§ **ABOUT THIS EXERCISE**: From the entries, return every line where the string "period" shows up.

§ **DATA UNDER STUDY**:
Source: an optimization exercise on an open RTL-to-GDS flow (aim: small area, a short achievable clock period and few clock cycles). Production flows keep margins and buffers that such runs may drop. Only simulation tests tie the RTL to the original design; equivalence was not proved.

`flow/config.mk`:
```
export PLATFORM = sky130hd
export DESIGN_NAME = fc_layer_seq
export DESIGN_NICKNAME = fc_layer_seq
export VERILOG_FILES = /design/flow/design.v
export SDC_FILE = /design/flow/constraint.sdc
export NUM_CORES = 4
export LEC_CHECK = 0
export CAP_MARGIN = 20
export CORE_MARGIN = 2
export CORE_UTILIZATION = 40
export SLEW_MARGIN = 20
```
`flow/constraint.sdc`:
```
create_clock -name core_clock -period 13.0 [get_ports {clk}]
set_input_delay 2.6000 -clock core_clock [delete_from_list [all_inputs] [get_ports {clk}]]
set_output_delay 2.6000 -clock core_clock [all_outputs]
set_load 0.01 [all_outputs]
```
From an optimization exercise on the open Yosys and OpenROAD flow, aimed at small area; shortcuts taken in it are not production practice. In this exercise RTL edits were held to simulation tests only and were not proved equivalent to the original. No activity file was given, so power comes from the tool's default toggle rates.

==> flow/design.v (excerpt) <==
module indexed_insert_delete_array_top (
    input  logic                               i_clk,
    input  logic                               i_rst_n,
    input  logic                               i_cfg_valid,
    output logic                               o_cfg_ready,
    input  logic [iida_pkg::CNT_W-1:0]         i_cfg_capacity_limit,
    input  logic                               i_in_valid,
    output logic                               o_in_ready,
    input  logic [2:0]                         i_mode,
    input  logic [iida_pkg::CNT_W-1:0]         i_position,
    input  logic signed [iida_pkg::WORD_W-1:0] i_value,
    output logic                               o_out_valid,
    input  logic                               i_out_ready,
    output logic [1:0]                         o_status,
    output logic signed [iida_pkg::WORD_W-1:0] o_read_word,
    output logic [iida_pkg::CNT_W-1:0]         o_entry_count
);
clock: 5.0 ns
lec_check: 0
cap_margin: 20
core_margin: 2
core_utilization: 40
cts_buf_list: sky130_fd_sc_hd__clkbuf_8
cts_cluster_diameter: 80
cts_cluster_size: 15
slew_margin: 20
synth_hierarchical: 1
synth_minimum_keep_size: 0
run.sh (not shown) runs the stock make flow with config.mk's settings and CLKGATE_MAP_FILE= SYNTH_SCRIPT=/design/flow/synth_recipe.tcl, a recipe that flattens the netlist after the stock synthesis.
Edit:
--- a/flow/design.v
+++ b/flow/design.v
@@ -62,37 +62,14 @@
                 | ({iida_pkg::IDX_W{i_left}}   & i_left_slot)
                 | ({iida_pkg::IDX_W{i_new}}    & i_new_slot)
                 | ({iida_pkg::IDX_W{i_right}}  & i_right_slot)
                 | ({iida_pkg::IDX_W{!i_rst_n}} & iida_pkg::IDX_W'(RESET_SLOT));
     end
     assign o_slot = r_slot;
 endmodule
-module iida_aoi3 (
-    input  logic [2:0] i_a,
-    input  logic [2:0] i_b,
-    output logic       o_y
-);
-    assign o_y = !((i_a[0] && i_b[0]) || (i_a[1] && i_b[1]) || (i_a[2] && i_b[2]));
-endmodule
-module iida_select16 (
-    input  logic [15:0] i_data,
-    input  logic [15:0] i_select,
-    output logic        o_bit
-);
-    logic [5:0] none;
-    for (genvar k = 0; k < 5; k++) begin : g_group
-        iida_aoi3 u_aoi (
-            .i_a (i_data[3*k +: 3]),
-            .i_b (i_select[3*k +: 3]),
-            .o_y (none[k])
-        );
-    end
-    assign none[5] = !(i_data[15] && i_select[15]);
-    assign o_bit   = !(&none);
-endmodule
 module indexed_insert_delete_array_top (
     input  logic                               i_clk,
     input  logic                               i_rst_n,
     input  logic                               i_cfg_valid,
     output logic                               o_cfg_ready,
     input  logic [iida_pkg::CNT_W-1:0]         i_cfg_capacity_limit,
     input  logic                               i_in_valid,
@@ -137,15 +114,14 @@
     logic [D-1:0]             at_pos;
     logic [D-1:0]             from_pos;
     logic [D-1:0]             take_new;
     logic [D-1:0]             take_left;
     logic [D-1:0]             take_right;
     logic [D-1:0]             keep;
     logic [IW-1:0]            pos_slot;
-    logic [D-1:0]             pos_sel;
     logic [IW-1:0]            r_perm [D];
     logic [D-1:0]             slot_we;
     logic signed [iida_pkg::WORD_W-1:0] slot_word [D];
     assign o_cfg_ready = 1'b1;
     assign o_in_ready  = !r_out_valid || i_out_ready;
     assign accept      = i_in_valid && o_in_ready;
     always_comb begin
@@ -218,30 +194,15 @@
         for (int k = 0; k < CW; k++) begin
             all_ones[k+1]  = all_ones[k] && r_count[k];
             all_zeros[k+1] = all_zeros[k] && !r_count[k];
             n_count[k] = r_count[k] ^ ((ins && all_ones[k]) || ((del || drop) && all_zeros[k]));
         end
     end
     assign op_pos   = (i_mode[0] || i_mode[1]) ? i_position[IW-1:0] : r_count[IW-1:0];
-    iida_slot_decode u_pos_decode (
-        .i_slot   (i_position[IW-1:0]),
-        .i_enable (1'b1),
-        .o_select (pos_sel)
-    );
-    for (genvar b = 0; b < IW; b++) begin : g_pos_slot_bit
-        logic [D-1:0] column;
-        for (genvar g = 0; g < D; g++) begin : g_col
-            assign column[g] = r_perm[g][b];
-        end
-        iida_select16 u_select (
-            .i_data   (column),
-            .i_select (pos_sel),
-            .o_bit    (pos_slot[b])
-        );
-    end
+    assign pos_slot = r_perm[i_position[IW-1:0]];
     assign do_ins   = i_rst_n && accept && ins;
     assign do_del   = i_rst_n && accept && del;
     always_comb begin
         for (int i = 0; i < D; i++) begin
             at_pos[i] = (op_pos == IW'(i));
             if (i == 0) begin
                 from_pos[i] = at_pos[i];
@@ -306,22 +267,17 @@
         end
     end
     iida_slot_decode u_rd_decode (
         .i_slot   (r_rd_slot),
         .i_enable (r_rd_ok),
         .o_select (rd_sel)
     );
-    for (genvar b = 0; b < iida_pkg::WORD_W; b++) begin : g_read_bit
-        logic [D-1:0] column;
-        for (genvar g = 0; g < D; g++) begin : g_col
-            assign column[g] = slot_word[g][b];
+    always_comb begin
+        o_read_word = '0;
+        for (int i = 0; i < D; i++) begin
+            o_read_word = o_read_word | (slot_word[i] & {iida_pkg::WORD_W{rd_sel[i]}});
         end
-        iida_select16 u_select (
-            .i_data   (column),
-            .i_select (rd_sel),
-            .o_bit    (o_read_word[b])
-        );
     end
     assign o_out_valid   = r_out_valid;
     assign o_status      = r_status;
     assign o_entry_count = r_count;
 endmodule
Effect: Maximum frequency decreases by 0.38%. Flip-flop and latch count stays the same. Worst setup slack is worse by 17 ps. Die area increases by 3.5%. Worst hold slack got worse by 9.7 ps. Design area is higher by 2.7%. Register-to-register slack is worse by 430 ps. Sequential power is about the same. Synthesized cell count came out higher by 9.0%. Clock skew stays flat. Clock power drops by about 2%. Power rises by 1.2%.

## separate check: timing with driven ports
The results above use ideal ports. As a check the final layouts listed here were re-extracted and re-timed, cells and wires unchanged. Step 1, drivers: a clkbuf_16 drives i_clk and a buf_2 each remaining input, both assumed. Step 2 also shifts input and output timing later by t, the mid clock arrival at the registers, as if the neighbouring blocks saw the same clock. a / b / c = ideal / step 1 / step 2; a / b = the first two.
run	shift t [ns]	slack for setup (ns)	worst hold slack (ns)	worst setup path at the end	slew at the worst register clock pin (ns)
the first run	0.699	0.367 / 0.314 / 0.690	0.507 / 0.507 / 0.507	input to register	0.10 / 0.10
the second run	0.717	0.350 / 0.288 / 0.402	0.497 / 0.497 / 0.497	input to register	0.11 / 0.11
After both steps setup and hold are still met in every run listed.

§ **SOLUTION TO THE PROBLEM**:
Source: an optimization exercise on an open RTL-to-GDS flow (aim: small area, a short achievable clock period and few clock cycles). Production flows keep margins and buffers that such runs may drop. Only simulation tests tie the RTL to the original design; equivalence was not proved.
create_clock -name core_clock -period 13.0 [get_ports {clk}]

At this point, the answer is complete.